Castellammare, falò illegali all’Immacolata. Cimmino: «Non è possibile tollerare inni e simbologie alla criminalità»

Redazione,  

Castellammare, falò illegali all’Immacolata. Cimmino: «Non è possibile tollerare inni e simbologie alla criminalità»

Insulti al sindaco e la vigilia dell’Immacolata trasformata da tradizionale festa cittadina a Castellammare di Stabia in un ‘sabba’, con centinaia di persone intorno a falò illegali accesi in opposizione alle istituzioni e a ogni disposizione a salvaguardia della sicurezza sanitaria e cittadina. L’episodio ha riportato alla mente il falò che venne allestito nel 2018 dalla camorra, nel quartiere Aranciata Faito, sul quale venne piantato uno striscione di minacce ai collaboratori di giustizia. E anche questa volta sono partite indagini su quanto registrato dai video che circolano sui social, anche perché, spiega il sindaco Cimmino “‘non è possibile accumulare e rubare legna, bruciare qualsiasi materiale, incendiare pire enormi a pochi metri dalle abitazioni, dai cittadini, senza nessuna condizione di sicurezza, tollerare inni e simbologie riguardanti la criminalità”. E avverte che, qualora dalle indagini emergeranno responsabilità, “chi ha sbagliato dovrà accollarsi il danno d’immagine provocato alla città. Quelle offese risultano infatti potenti sberleffi alle forze dell’ordine che fino a qualche ora prima erano state impegnate per reprimere il fenomeno”.
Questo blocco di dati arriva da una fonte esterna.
**src/rtl/cpu_prog_loader_pkg.sv**
```systemverilog
// cpu_prog_loader_pkg
//   Shared types, constants and helpers for the serial program loader:
//   loader FSM state enum, UART receiver state enum, frame length bounds
//   and the running XOR checksum step.
package cpu_prog_loader_pkg;

   typedef enum logic [2:0] {
      ST_IDLE,
      ST_LEN,
      ST_DATA,
      ST_CSUM,
      ST_RUN,
      ST_ERR
   } ld_state_e;

   typedef enum logic [1:0] {
      RX_IDLE,
      RX_START,
      RX_DATA,
      RX_STOP
   } rx_state_e;

   // Smallest legal LEN byte; the largest is the full memory depth.
   localparam int LEN_MIN = 1;

   function automatic int len_max(input int addr_w);
      return 1 << addr_w;
   endfunction

   // The frame checksum is a plain XOR of the data bytes.
   function automatic logic [7:0] csum_step(input logic [7:0] acc,
                                            input logic [7:0] b);
      return acc ^ b;
   endfunction

endpackage

```
**src/rtl/cpu_prog_uart_rx.sv**
```systemverilog
// cpu_prog_uart_rx
//   8N1 UART receiver, idle high, LSB first, CLK_DIV clocks per bit.
//   Ports:
//     clk_i, rst_ni    clock / async active-low reset
//     rx_i             raw serial input (synchronized here)
//     byte_o           last received byte (stable until the next one)
//     byte_valid_o     1-cycle pulse: byte_o holds a good frame
//     frame_err_o      1-cycle pulse: stop bit sampled low
module cpu_prog_uart_rx
   import cpu_prog_loader_pkg::*;
#(
   parameter int CLK_DIV = 16
) (
   input  logic       clk_i,
   input  logic       rst_ni,
   input  logic       rx_i,
   output logic [7:0] byte_o,
   output logic       byte_valid_o,
   output logic       frame_err_o
);

   localparam int TW   = $clog2(CLK_DIV);
   localparam int HALF = CLK_DIV / 2;

   rx_state_e     st_q, st_d;
   logic [1:0]    sync_q;
   logic          prev_q;
   logic [TW-1:0] tmr_q, tmr_d;
   logic [2:0]    bit_q, bit_d;
   logic [7:0]    sh_q, sh_d;
   logic          vld_q, vld_d;
   logic          ferr_q, ferr_d;
   logic          rx_s;
   logic          fall;

   assign rx_s = sync_q[1];
   // Edge-triggered start so a line held low after a bad stop bit does
   // not retrigger endlessly.
   assign fall = prev_q & ~rx_s;

   always_ff @(posedge clk_i or negedge rst_ni) begin
      if (!rst_ni) begin
         sync_q <= 2'b11;
         prev_q <= 1'b1;
         st_q   <= RX_IDLE;
         tmr_q  <= '0;
         bit_q  <= '0;
         sh_q   <= '0;
         vld_q  <= 1'b0;
         ferr_q <= 1'b0;
      end else begin
         sync_q <= {sync_q[0], rx_i};
         prev_q <= rx_s;
         st_q   <= st_d;
         tmr_q  <= tmr_d;
         bit_q  <= bit_d;
         sh_q   <= sh_d;
         vld_q  <= vld_d;
         ferr_q <= ferr_d;
      end
   end

   always_comb begin
      st_d   = st_q;
      tmr_d  = tmr_q + TW'(1);
      bit_d  = bit_q;
      sh_d   = sh_q;
      vld_d  = 1'b0;
      ferr_d = 1'b0;
      case (st_q)
         RX_IDLE: begin
            tmr_d = '0;
            if (fall) st_d = RX_START;
         end
         RX_START: begin
            // Mid-bit re-check: a high sample was a glitch, drop it quietly.
            if (tmr_q == TW'(HALF - 1)) begin
               tmr_d = '0;
               bit_d = '0;
               st_d  = rx_s ? RX_IDLE : RX_DATA;
            end
         end
         RX_DATA: begin
            if (tmr_q == TW'(CLK_DIV - 1)) begin
               tmr_d = '0;
               sh_d  = {rx_s, sh_q[7:1]};
               bit_d = bit_q + 3'd1;
               if (bit_q == 3'd7) st_d = RX_STOP;
            end
         end
         RX_STOP: begin
            if (tmr_q == TW'(CLK_DIV - 1)) begin
               tmr_d = '0;
               st_d  = RX_IDLE;
               if (rx_s) vld_d  = 1'b1;
               else      ferr_d = 1'b1;
            end
         end
         default: st_d = RX_IDLE;
      endcase
   end

   assign byte_o       = sh_q;
   assign byte_valid_o = vld_q;
   assign frame_err_o  = ferr_q;

endmodule

```
**src/rtl/cpu_prog_loader.sv**
```systemverilog
// cpu_prog_loader
//   Receives a program over UART (LEN, N data bytes, XOR CSUM) into a
//   2^ADDR_W byte memory while holding the CPU in reset; releases the CPU
//   once the checksum matches.
//   Ports:
//     wb_clk_i   system clock            rst_n     async active-low reset
//     uart_rx    serial program input    load_req  start a new load
//     addr_bus   CPU fetch address       data_bus  fetched byte
//     cpu_rst    CPU hold-in-reset       busy      frame in progress
//     done       program loaded (RUN)    err       load failed (ERR)
module cpu_prog_loader
   import cpu_prog_loader_pkg::*;
#(
   parameter int ADDR_W  = 6,
   parameter int CLK_DIV = 16
) (
   input  logic       wb_clk_i,
   input  logic       rst_n,
   input  logic       uart_rx,
   input  logic       load_req,
   input  logic [9:0] addr_bus,
   output logic [7:0] data_bus,
   output logic       cpu_rst,
   output logic       busy,
   output logic       done,
   output logic       err
);

   localparam int PW      = ADDR_W + 1;   // holds N up to the full depth
   localparam int DEPTH   = 1 << ADDR_W;
   localparam int LEN_MAX = len_max(ADDR_W);

   ld_state_e   st_q, st_d;
   logic [PW-1:0] ptr_q, ptr_d;
   logic [PW-1:0] len_q, len_d;
   logic [7:0]  xor_q, xor_d;
   logic        mem_we;
   logic [7:0]  rx_byte;
   logic        rx_vld;
   logic        rx_ferr;
   logic [7:0]  mem [DEPTH];

   cpu_prog_uart_rx #(.CLK_DIV(CLK_DIV)) u_rx (
      .clk_i        (wb_clk_i),
      .rst_ni       (rst_n),
      .rx_i         (uart_rx),
      .byte_o       (rx_byte),
      .byte_valid_o (rx_vld),
      .frame_err_o  (rx_ferr)
   );

   always_ff @(posedge wb_clk_i or negedge rst_n) begin
      if (!rst_n) begin
         st_q  <= ST_IDLE;
         ptr_q <= '0;
         len_q <= '0;
         xor_q <= '0;
      end else begin
         st_q  <= st_d;
         ptr_q <= ptr_d;
         len_q <= len_d;
         xor_q <= xor_d;
      end
   end

   always_comb begin
      st_d   = st_q;
      ptr_d  = ptr_q;
      len_d  = len_q;
      xor_d  = xor_q;
      mem_we = 1'b0;
      case (st_q)
         // load_req is only honoured outside an active frame.
         ST_IDLE, ST_RUN, ST_ERR: begin
            if (load_req) begin
               st_d  = ST_LEN;
               ptr_d = '0;
               xor_d = '0;
            end
         end
         ST_LEN: begin
            if (rx_ferr) begin
               st_d = ST_ERR;
            end else if (rx_vld) begin
               if (int'(rx_byte) < LEN_MIN || int'(rx_byte) > LEN_MAX) begin
                  st_d = ST_ERR;
               end else begin
                  len_d = PW'(rx_byte);
                  st_d  = ST_DATA;
               end
            end
         end
         ST_DATA: begin
            if (rx_ferr) begin
               st_d = ST_ERR;
            end else if (rx_vld) begin
               mem_we = 1'b1;
               xor_d  = csum_step(xor_q, rx_byte);
               ptr_d  = ptr_q + PW'(1);
               // ptr stops at N, which always fits in PW bits.
               if (ptr_q == len_q - PW'(1)) st_d = ST_CSUM;
            end
         end
         ST_CSUM: begin
            if (rx_ferr) begin
               st_d = ST_ERR;
            end else if (rx_vld) begin
               st_d = (rx_byte == xor_q) ? ST_RUN : ST_ERR;
            end
         end
         default: st_d = ST_IDLE;
      endcase
   end

   // No reset on the array: a reset must not wipe a loaded program.
   always_ff @(posedge wb_clk_i) begin
      if (mem_we) mem[ptr_q[ADDR_W-1:0]] <= rx_byte;
   end

   // Asynchronous read: a same-cycle write is seen only after the edge.
   assign data_bus = ((addr_bus >> ADDR_W) == '0) ? mem[addr_bus[ADDR_W-1:0]]
                                                  : 8'h00;

   assign cpu_rst = (st_q != ST_RUN);
   assign busy    = (st_q == ST_LEN) || (st_q == ST_DATA) || (st_q == ST_CSUM);
   assign done    = (st_q == ST_RUN);
   assign err     = (st_q == ST_ERR);

endmodule

```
Cimmino ha commentato l’accaduto spiegando come ciò conferma che ”esiste e persiste in città un degrado sociale e culturale che stiamo provando a estirpare con ogni forza” e afferma che, tuttavia, ”sarebbe stupido credere che tutti quelli che mi hanno insultato siano camorristi o che siano persone abituate a delinquere, a violare la legge, a sfidare lo Stato”. Quindi, con delusione, aggiunge: ”La politica tutta dovrebbe condannare quegli insulti, maggioranza e opposizione. Invece, quando ci sarebbe da reagire contro quelle sacche di resistenza nei rioni, la minoranza è silente, acquiescente e mette addirittura in discussione l’operato delle forze dell’ordine”. Non ha taciuto, esprimendo indignazione sulla vicenda, solo il parroco della Chiesa dello Spirito Santo, nel rione Acqua della Madonna, nel centro antico, don Salvatore Abagnale, che si batte da anni per ricondurre la festa a un evento in linea con la legalità. Don Salvatore ha, infatti, espresso “piena solidarietà e vicinanza al sindaco”. “Io sono un sacerdote che crede molto nella possibilità di vivere questa festa in modo sano e fruttuoso e per questo sono davvero felice della reazione positiva e propositiva dell’amministrazione”, ha sottolineato plaudendo alla possibilità di creare una fondazione per le celebrazioni della Festa dell’Immacolata, con il coinvolgimento dei rioni ‘più turbolenti’.